La Chambre d’accusation financière de la Cour d’appel de Dakar a rendu, ce mercredi 8 octobre 2025, sa décision dans l’affaire opposant Mouhamadou dit Farba Ngom au ministère public, à la suite du refus de mainlevée de son mandat de dépôt. Cette audience, très attendue, faisait suite aux recours introduits par les avocats du maire des Agnam, actuellement placé sous mandat de dépôt dans le cadre d’une information judiciaire ouverte pour des faits présumés de détournement de fonds publics.
En statuant, la Chambre du conseil de la juridiction a d’abord décidé de joindre les deux procédures pendantes, estimant qu’elles concernaient des faits connexes. Les juges ont ensuite déclaré recevables les appels formulés par la défense de l’ex-député et proche collaborateur de l’ancien président Macky Sall.
Sur le fond, la Cour a confirmé les ordonnances attaquées, notamment celles ayant rejeté les demandes de mise en liberté provisoire introduites par les conseils de Farba Ngom. En d’autres termes, la juridiction d’appel a validé la position du juge d’instruction, estimant qu’aucun élément nouveau ne justifiait pour le moment une remise en liberté de l’intéressé.

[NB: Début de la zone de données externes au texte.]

### src/rtl/gps_pkg.sv
`timescale 1ns / 1ps

package gps_pkg;

    localparam logic [1:0] FUNC_GRID_WRITE    = 2'd0;
    localparam logic [1:0] FUNC_PATTERN_WRITE = 2'd1;
    localparam logic [1:0] FUNC_SEARCH        = 2'd2;

    localparam logic [1:0] REG_GRID_ROWS    = 2'd0;
    localparam logic [1:0] REG_GRID_COLS    = 2'd1;
    localparam logic [1:0] REG_PATTERN_ROWS = 2'd2;
    localparam logic [1:0] REG_PATTERN_COLS = 2'd3;

    localparam logic [6:0] GRID_ROWS_RESET    = 7'd64;
    localparam logic [6:0] GRID_COLS_RESET    = 7'd64;
    localparam logic [4:0] PATTERN_ROWS_RESET = 5'd16;
    localparam logic [4:0] PATTERN_COLS_RESET = 5'd16;

    typedef struct packed {
        logic [6:0] grid_rows;
        logic [6:0] grid_cols;
        logic [4:0] pattern_rows;
        logic [4:0] pattern_cols;
    } cfg_t;

    typedef struct packed {
        logic busy;
        logic done;
        logic found;
    } srch_stat_t;

endpackage

### src/rtl/gps_search.sv
`timescale 1ns / 1ps

module gps_search #(
    parameter int MAX_GRID_ROWS = 64,
    parameter int MAX_GRID_COLS = 64,
    parameter int MAX_PAT_ROWS  = 16,
    parameter int MAX_PAT_COLS  = 16,
    localparam int GDEPTH = MAX_GRID_ROWS * MAX_GRID_COLS,
    localparam int PDEPTH = MAX_PAT_ROWS * MAX_PAT_COLS,
    localparam int GAW    = (GDEPTH > 1) ? $clog2(GDEPTH) : 1,
    localparam int PAW    = (PDEPTH > 1) ? $clog2(PDEPTH) : 1
) (
    input  logic                  clk,
    input  logic                  rst_n,
    input  logic                  start,
    input  gps_pkg::cfg_t         cfg,
    input  logic                  out_free,
    input  logic [7:0]            g_rdata,
    input  logic [7:0]            p_rdata,
    output logic [GAW-1:0]        g_raddr,
    output logic [PAW-1:0]        p_raddr,
    output gps_pkg::srch_stat_t   stat
);

    localparam int GR_LIM = (MAX_GRID_ROWS < 127) ? MAX_GRID_ROWS : 127;
    localparam int GC_LIM = (MAX_GRID_COLS < 127) ? MAX_GRID_COLS : 127;
    localparam int PR_LIM = (MAX_PAT_ROWS < 31) ? MAX_PAT_ROWS : 31;
    localparam int PC_LIM = (MAX_PAT_COLS < 31) ? MAX_PAT_COLS : 31;
    localparam int GR_W   = (GR_LIM > 1) ? $clog2(GR_LIM + 1) : 1;
    localparam int GC_W   = (GC_LIM > 1) ? $clog2(GC_LIM + 1) : 1;
    localparam int PR_W   = (PR_LIM > 1) ? $clog2(PR_LIM + 1) : 1;
    localparam int PC_W   = (PC_LIM > 1) ? $clog2(PC_LIM + 1) : 1;

    typedef enum logic [2:0] {
        S_IDLE,
        S_SETUP,
        S_READ,
        S_CMP,
        S_DONE
    } state_t;

    state_t          state_reg, state_next;
    logic            found_reg, found_next;
    logic [GR_W-1:0] r_reg, r_next;
    logic [GC_W-1:0] c_reg, c_next;
    logic [PR_W-1:0] i_reg, i_next;
    logic [PC_W-1:0] j_reg, j_next;
    logic [GAW-1:0]  rbase_reg, rbase_next;
    logic [GAW-1:0]  gbase_reg, gbase_next;
    logic [GAW-1:0]  gline_reg, gline_next;
    logic [GAW-1:0]  gaddr_reg, gaddr_next;
    logic [PAW-1:0]  pline_reg, pline_next;
    logic [PAW-1:0]  paddr_reg, paddr_next;

    logic [GR_W-1:0] gr;
    logic [GC_W-1:0] gc;
    logic [PR_W-1:0] pr;
    logic [PC_W-1:0] pc;
    logic [GR_W-1:0] rlim;
    logic [GC_W-1:0] clim;

    // Dimensions above the storage limits saturate to those limits.
    assign gr = (int'(cfg.grid_rows) > MAX_GRID_ROWS) ? GR_W'(MAX_GRID_ROWS)
                                                      : GR_W'(cfg.grid_rows);
    assign gc = (int'(cfg.grid_cols) > MAX_GRID_COLS) ? GC_W'(MAX_GRID_COLS)
                                                      : GC_W'(cfg.grid_cols);
    assign pr = (int'(cfg.pattern_rows) > MAX_PAT_ROWS) ? PR_W'(MAX_PAT_ROWS)
                                                        : PR_W'(cfg.pattern_rows);
    assign pc = (int'(cfg.pattern_cols) > MAX_PAT_COLS) ? PC_W'(MAX_PAT_COLS)
                                                        : PC_W'(cfg.pattern_cols);
    assign rlim = GR_W'(int'(gr) - int'(pr));
    assign clim = GC_W'(int'(gc) - int'(pc));

    always_comb
    begin
        state_next = state_reg;
        found_next = found_reg;
        r_next     = r_reg;
        c_next     = c_reg;
        i_next     = i_reg;
        j_next     = j_reg;
        rbase_next = rbase_reg;
        gbase_next = gbase_reg;
        gline_next = gline_reg;
        gaddr_next = gaddr_reg;
        pline_next = pline_reg;
        paddr_next = paddr_reg;
        case (state_reg)
            S_IDLE:
            begin
                if (start)
                begin
                    state_next = S_SETUP;
                end
            end
            S_SETUP:
            begin
                if (gr == '0 || gc == '0 || pr == '0 || pc == '0 ||
                    int'(pr) > int'(gr) || int'(pc) > int'(gc))
                begin
                    found_next = 1'b0;
                    state_next = S_DONE;
                end
                else
                begin
                    r_next     = '0;
                    c_next     = '0;
                    i_next     = '0;
                    j_next     = '0;
                    rbase_next = '0;
                    gbase_next = '0;
                    gline_next = '0;
                    gaddr_next = '0;
                    pline_next = '0;
                    paddr_next = '0;
                    state_next = S_READ;
                end
            end
            S_READ:
            begin
                state_next = S_CMP;
            end
            S_CMP:
            begin
                state_next = S_READ;
                if (g_rdata == p_rdata)
                begin
                    if (int'(j_reg) + 1 == int'(pc))
                    begin
                        if (int'(i_reg) + 1 == int'(pr))
                        begin
                            found_next = 1'b1;
                            state_next = S_DONE;
                        end
                        else
                        begin
                            i_next     = i_reg + PR_W'(1);
                            j_next     = '0;
                            pline_next = pline_reg + PAW'(MAX_PAT_COLS);
                            paddr_next = pline_reg + PAW'(MAX_PAT_COLS);
                            gline_next = gline_reg + GAW'(MAX_GRID_COLS);
                            gaddr_next = gline_reg + GAW'(MAX_GRID_COLS);
                        end
                    end
                    else
                    begin
                        j_next     = j_reg + PC_W'(1);
                        gaddr_next = gaddr_reg + GAW'(1);
                        paddr_next = paddr_reg + PAW'(1);
                    end
                end
                else
                begin
                    i_next     = '0;
                    j_next     = '0;
                    pline_next = '0;
                    paddr_next = '0;
                    if (c_reg == clim)
                    begin
                        if (r_reg == rlim)
                        begin
                            found_next = 1'b0;
                            state_next = S_DONE;
                        end
                        else
                        begin
                            r_next     = r_reg + GR_W'(1);
                            c_next     = '0;
                            rbase_next = rbase_reg + GAW'(MAX_GRID_COLS);
                            gbase_next = rbase_reg + GAW'(MAX_GRID_COLS);
                            gline_next = rbase_reg + GAW'(MAX_GRID_COLS);
                            gaddr_next = rbase_reg + GAW'(MAX_GRID_COLS);
                        end
                    end
                    else
                    begin
                        c_next     = c_reg + GC_W'(1);
                        gbase_next = gbase_reg + GAW'(1);
                        gline_next = gbase_reg + GAW'(1);
                        gaddr_next = gbase_reg + GAW'(1);
                    end
                end
            end
            S_DONE:
            begin
                if (out_free)
                begin
                    state_next = S_IDLE;
                end
            end
            default:
            begin
                state_next = S_IDLE;
            end
        endcase
    end

    always_ff @(posedge clk or negedge rst_n)
    begin
        if (!rst_n)
        begin
            state_reg <= S_IDLE;
            found_reg <= 1'b0;
            r_reg     <= '0;
            c_reg     <= '0;
            i_reg     <= '0;
            j_reg     <= '0;
            rbase_reg <= '0;
            gbase_reg <= '0;
            gline_reg <= '0;
            gaddr_reg <= '0;
            pline_reg <= '0;
            paddr_reg <= '0;
        end
        else
        begin
            state_reg <= state_next;
            found_reg <= found_next;
            r_reg     <= r_next;
            c_reg     <= c_next;
            i_reg     <= i_next;
            j_reg     <= j_next;
            rbase_reg <= rbase_next;
            gbase_reg <= gbase_next;
            gline_reg <= gline_next;
            gaddr_reg <= gaddr_next;
            pline_reg <= pline_next;
            paddr_reg <= paddr_next;
        end
    end

    assign g_raddr    = gaddr_reg;
    assign p_raddr    = paddr_reg;
    assign stat.busy  = (state_reg != S_IDLE);
    assign stat.done  = (state_reg == S_DONE) && out_free;
    assign stat.found = found_reg;

endmodule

Toutefois, la Chambre d’accusation n’a pas suivi entièrement le premier juge. Prenant en compte les arguments de la défense relatifs à l’état de santé de l’accusé, elle a décidé de réformer partiellement les décisions antérieures. Ainsi, la Cour a ordonné le transfèrement de Farba Ngom dans un centre hospitalier afin qu’il y reçoive des soins appropriés à sa condition médicale.

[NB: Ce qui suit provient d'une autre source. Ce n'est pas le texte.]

## src/hw/rtl/fpc_pkg.sv

```systemverilog
// ----------------------------------------------------------------------------
// fpc_pkg: shared types and constants of the filtered position P controller
// Widths, register indexes, sequencer states and the multiplier control bundle.
// ----------------------------------------------------------------------------
`default_nettype none

package fpc_pkg;

    localparam int SAMPLE_W = 24;
    localparam int DIFF_W   = SAMPLE_W + 1;
    localparam int MAG_W    = SAMPLE_W;
    localparam int GAIN_W   = 16;
    localparam int ALPHA_W  = 9;
    localparam int SPEED_W  = 8;
    localparam int CMD_W    = SPEED_W + 1;
    localparam int OPA_W    = GAIN_W + 1;
    localparam int PROD_W   = OPA_W + DIFF_W;
    localparam int ACC_W    = SAMPLE_W + 10;
    localparam int CFG_IDX_W  = 3;
    localparam int CFG_DATA_W = 16;

    localparam logic [ALPHA_W-1:0] ALPHA_ONE = ALPHA_W'(256);

    typedef enum logic [CFG_IDX_W-1:0] {
        REG_ENABLE    = 3'd0,
        REG_GAIN      = 3'd1,
        REG_ALPHA     = 3'd2,
        REG_TOLERANCE = 3'd3,
        REG_DEADBAND  = 3'd4,
        REG_MIN_SPEED = 3'd5,
        REG_MAX_SPEED = 3'd6
    } t_cfg_reg;

    localparam logic ACT_TICK   = 1'b0;
    localparam logic ACT_TARGET = 1'b1;

    typedef enum logic [2:0] {
        ST_IDLE,
        ST_FILT,
        ST_UPD,
        ST_ERR,
        ST_GAIN,
        ST_DONE
    } t_state;

    typedef struct packed {
        logic load;
        logic sel_gain;
    } t_mul_ctl;

endpackage

`default_nettype wire

```

## src/hw/rtl/fpc_mul.sv

```systemverilog
// ----------------------------------------------------------------------------
// fpc_mul: shared registered multiplier
// Multiplies either alpha by the sample difference or gain by the error
// magnitude, and holds the product until the next load.
// ----------------------------------------------------------------------------
`default_nettype none

module fpc_mul (
    input  wire logic                                 i_clk,
    input  wire fpc_pkg::t_mul_ctl                    i_ctl,
    input  wire logic [fpc_pkg::ALPHA_W-1:0]          i_alpha,
    input  wire logic signed [fpc_pkg::DIFF_W-1:0]    i_diff,
    input  wire logic [fpc_pkg::GAIN_W-1:0]           i_gain,
    input  wire logic [fpc_pkg::MAG_W-1:0]            i_mag,
    output logic signed [fpc_pkg::PROD_W-1:0]         o_prod
);
    import fpc_pkg::*;

    logic signed [OPA_W-1:0]  op_a;
    logic signed [DIFF_W-1:0] op_b;
    logic signed [PROD_W-1:0] r_prod;

    always_comb begin
        if (i_ctl.sel_gain) begin
            op_a = $signed({1'b0, i_gain});
            op_b = $signed({1'b0, i_mag});
        end else begin
            op_a = $signed({{(OPA_W-ALPHA_W){1'b0}}, i_alpha});
            op_b = i_diff;
        end
    end

    always_ff @(posedge i_clk) begin
        if (i_ctl.load) begin
            r_prod <= PROD_W'(op_a) * PROD_W'(op_b);
        end
    end

    assign o_prod = r_prod;

endmodule

`default_nettype wire

```

## src/hw/rtl/filtered_position_p_controller_core.sv

```systemverilog
// ----------------------------------------------------------------------------
// filtered_position_p_controller_core: smoothed position P regulator
// Filters sensor samples, compares against the target and issues a limited
// velocity command with deadband through one shared multiplier.
// ----------------------------------------------------------------------------
//  channel  | valid       | stall       | payload
//  ---------+-------------+-------------+-----------------------------------------
//  in       | i_in_valid  | o_in_stall  | i_action, i_sensor_position, i_target_value
//  out      | o_out_valid | i_out_stall | o_speed_command, o_at_target
//  cfg      | i_cfg_we    | -           | i_cfg_index, i_cfg_data
//
//  Set-target and disabled-tick transactions are taken in idle and give no result.
//  Enabled ticks run the shared multiplier twice in sequence (filter weight,
//  then gain), with update and error steps between and the limit step last.
//  The next transaction is taken while a result waits in the output register;
//  a tick only waits in its last step if that register is full and stalled.
//  Reset is synchronous and restores the register defaults; no clearing pass.
// ----------------------------------------------------------------------------
`default_nettype none

module filtered_position_p_controller_core (
    input  wire logic                                   i_clk,
    input  wire logic                                   i_rst_n,
    input  wire logic                                   i_in_valid,
    output logic                                        o_in_stall,
    input  wire logic                                   i_action,
    input  wire logic signed [fpc_pkg::SAMPLE_W-1:0]    i_sensor_position,
    input  wire logic signed [fpc_pkg::SAMPLE_W-1:0]    i_target_value,
    output logic                                        o_out_valid,
    input  wire logic                                   i_out_stall,
    output logic signed [fpc_pkg::CMD_W-1:0]            o_speed_command,
    output logic                                        o_at_target,
    input  wire logic                                   i_cfg_we,
    input  wire logic [fpc_pkg::CFG_IDX_W-1:0]          i_cfg_index,
    input  wire logic [fpc_pkg::CFG_DATA_W-1:0]         i_cfg_data
);
    import fpc_pkg::*;

    t_state r_state, n_state;

    logic                 r_enable;
    logic [GAIN_W-1:0]    r_gain;
    logic [ALPHA_W-1:0]   r_alpha;
    logic [15:0]          r_tolerance;
    logic [15:0]          r_deadband;
    logic [SPEED_W-1:0]   r_min_speed;
    logic [SPEED_W-1:0]   r_max_speed;

    logic signed [SAMPLE_W-1:0] r_smoothed;
    logic signed [SAMPLE_W-1:0] r_goal;
    logic signed [SAMPLE_W-1:0] r_sample;
    logic                       r_primed;
    logic                       r_goal_set;

    logic [MAG_W-1:0]     r_mag;
    logic                 r_neg;
    logic                 r_at;
    logic                 r_zero;

    logic                     r_out_valid;
    logic signed [CMD_W-1:0]  r_speed;
    logic                     r_out_at;

    logic                       in_accept;
    logic                       out_free;
    t_mul_ctl                   mul_ctl;
    logic [ALPHA_W-1:0]         alpha_sat;
    logic signed [DIFF_W-1:0]   diff;
    logic signed [PROD_W-1:0]   prod;
    logic signed [ACC_W-1:0]    acc;
    logic signed [DIFF_W-1:0]   err;
    logic [DIFF_W-1:0]          err_abs;
    logic [MAG_W+15:0]          rnd;
    logic [MAG_W-1:0]           spd_raw;
    logic [SPEED_W-1:0]         spd_lim;
    logic signed [CMD_W-1:0]    spd_cmd;

    assign in_accept = i_in_valid && !o_in_stall;
    assign out_free  = !r_out_valid || !i_out_stall;
    assign alpha_sat = (r_alpha > ALPHA_ONE) ? ALPHA_ONE : r_alpha;
    assign diff      = $signed({r_sample[SAMPLE_W-1], r_sample})
                     - $signed({r_smoothed[SAMPLE_W-1], r_smoothed});

    fpc_mul u_mul (
        .i_clk   (i_clk),
        .i_ctl   (mul_ctl),
        .i_alpha (alpha_sat),
        .i_diff  (diff),
        .i_gain  (r_gain),
        .i_mag   (r_mag),
        .o_prod  (prod)
    );

    always_comb begin
        acc     = $signed({{2{r_smoothed[SAMPLE_W-1]}}, r_smoothed, 8'b0})
                + prod[ACC_W-1:0] + ACC_W'(128);
        err     = $signed({r_goal[SAMPLE_W-1], r_goal})
                - $signed({r_smoothed[SAMPLE_W-1], r_smoothed});
        err_abs = err[DIFF_W-1] ? DIFF_W'(-err) : DIFF_W'(err);
        rnd     = prod[MAG_W+15:0] + (MAG_W+16)'(32768);
        spd_raw = rnd[MAG_W+15:16];
        priority if (spd_raw > MAG_W'(r_max_speed)) begin
            spd_lim = r_max_speed;
        end else if (spd_raw < MAG_W'(r_min_speed)) begin
            spd_lim = (r_min_speed > r_max_speed) ? r_max_speed : r_min_speed;
        end else begin
            spd_lim = spd_raw[SPEED_W-1:0];
        end
        if (r_zero) begin
            spd_cmd = '0;
        end else if (r_neg) begin
            spd_cmd = -$signed({1'b0, spd_lim});
        end else begin
            spd_cmd = $signed({1'b0, spd_lim});
        end
    end

    always_comb begin
        n_state      = r_state;
        o_in_stall   = 1'b1;
        mul_ctl      = '0;
        unique case (r_state)
            ST_IDLE: begin
                o_in_stall = 1'b0;
                if (in_accept && i_action == ACT_TICK && r_enable) begin
                    n_state = ST_FILT;
                end
            end
            ST_FILT: begin
                mul_ctl.load = 1'b1;
                n_state      = ST_UPD;
            end
            ST_UPD: begin
                n_state = ST_ERR;
            end
            ST_ERR: begin
                n_state = ST_GAIN;
            end
            ST_GAIN: begin
                mul_ctl.load     = 1'b1;
                mul_ctl.sel_gain = 1'b1;
                n_state          = ST_DONE;
            end
            ST_DONE: begin
                if (out_free) begin
                    n_state = ST_IDLE;
                end
            end
            default: begin
                n_state = ST_IDLE;
            end
        endcase
    end

    always_ff @(posedge i_clk) begin
        if (!i_rst_n) begin
            r_state <= ST_IDLE;
        end else begin
            r_state <= n_state;
        end
    end

    always_ff @(posedge i_clk) begin
        if (!i_rst_n) begin
            r_enable    <= 1'b1;
            r_gain      <= GAIN_W'(328);
            r_alpha     <= ALPHA_W'(205);
            r_tolerance <= 16'd500;
            r_deadband  <= 16'd1000;
            r_min_speed <= SPEED_W'(10);
            r_max_speed <= SPEED_W'(60);
        end else if (i_cfg_we) begin
            unique case (i_cfg_index)
                REG_ENABLE:    r_enable    <= i_cfg_data[0];
                REG_GAIN:      r_gain      <= i_cfg_data[GAIN_W-1:0];
                REG_ALPHA:     r_alpha     <= i_cfg_data[ALPHA_W-1:0];
                REG_TOLERANCE: r_tolerance <= i_cfg_data;
                REG_DEADBAND:  r_deadband  <= i_cfg_data;
                REG_MIN_SPEED: r_min_speed <= i_cfg_data[SPEED_W-1:0];
                REG_MAX_SPEED: r_max_speed <= i_cfg_data[SPEED_W-1:0];
                default: ;
            endcase
        end
    end

    // position state: take targets, prime on the first tick, filter in the update step
    always_ff @(posedge i_clk) begin
        if (!i_rst_n) begin
            r_smoothed <= '0;
            r_goal     <= '0;
            r_primed   <= 1'b0;
            r_goal_set <= 1'b0;
        end else if (in_accept) begin
            if (i_action == ACT_TARGET) begin
                r_goal     <= i_target_value;
                r_goal_set <= 1'b1;
            end else if (!r_primed) begin
                r_smoothed <= i_sensor_position;
                r_primed   <= 1'b1;
                if (!r_goal_set) begin
                    r_goal <= i_sensor_position;
                end
            end
        end else if (r_state == ST_UPD) begin
            r_smoothed <= acc[SAMPLE_W+7:8];
        end
    end

    always_ff @(posedge i_clk) begin
        if (in_accept) begin
            r_sample <= i_sensor_position;
        end
        if (r_state == ST_ERR) begin
            r_mag  <= err_abs[MAG_W-1:0];
            r_neg  <= err[DIFF_W-1];
            r_at   <= (err_abs[MAG_W-1:0] < MAG_W'(r_tolerance));
            r_zero <= (err_abs[MAG_W-1:0] < MAG_W'(r_tolerance))
                   || (err_abs[MAG_W-1:0] < MAG_W'(r_deadband));
        end
    end

    // output register: load in the last step, drop on delivery
    always_ff @(posedge i_clk) begin
        if (!i_rst_n) begin
            r_out_valid <= 1'b0;
        end else if (r_state == ST_DONE && out_free) begin
            r_out_valid <= 1'b1;
        end else if (!i_out_stall) begin
            r_out_valid <= 1'b0;
        end
    end

    always_ff @(posedge i_clk) begin
        if (r_state == ST_DONE && out_free) begin
            r_speed  <= spd_cmd;
            r_out_at <= r_at;
        end
    end

    assign o_out_valid     = r_out_valid;
    assign o_speed_command = r_speed;
    assign o_at_target     = r_out_at;

    a_rise_from_done: assert property (@(posedge i_clk) disable iff (!i_rst_n)
        $rose(r_out_valid) |-> $past(r_state) == ST_DONE)
        else $error("result appeared outside the final step");

    a_at_zero: assert property (@(posedge i_clk) disable iff (!i_rst_n)
        (r_state == ST_DONE && r_at) |-> spd_cmd == '0)
        else $error("nonzero speed while at target");

    a_done_wait: assert property (@(posedge i_clk) disable iff (!i_rst_n)
        (r_state == ST_DONE && r_out_valid && i_out_stall) |=> r_state == ST_DONE)
        else $error("final step left while output register full");

    a_busy_primed: assert property (@(posedge i_clk) disable iff (!i_rst_n)
        (r_state != ST_IDLE) |-> r_primed)
        else $error("filter running before first sample");

endmodule

`default_nettype wire
```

Cette décision marque une évolution notable dans le traitement du dossier, même si elle ne change pas la situation juridique de fond de l’accusé, qui demeure détenu. Selon des sources judiciaires, la défense envisage désormais de poursuivre ses démarches en vue d’obtenir, à terme, une liberté provisoire pour raisons médicales.
Rappelons que Farba Ngom, figure politique influente de la région de Matam et ancien député de la majorité présidentielle, est poursuivi dans le cadre d’une enquête menée par la Cour de répression de l’enrichissement illicite (CREI) et la justice financière. Son arrestation avait suscité de nombreuses réactions au sein de la classe politique, notamment parmi ses anciens partisans de l’Alliance pour la République (APR).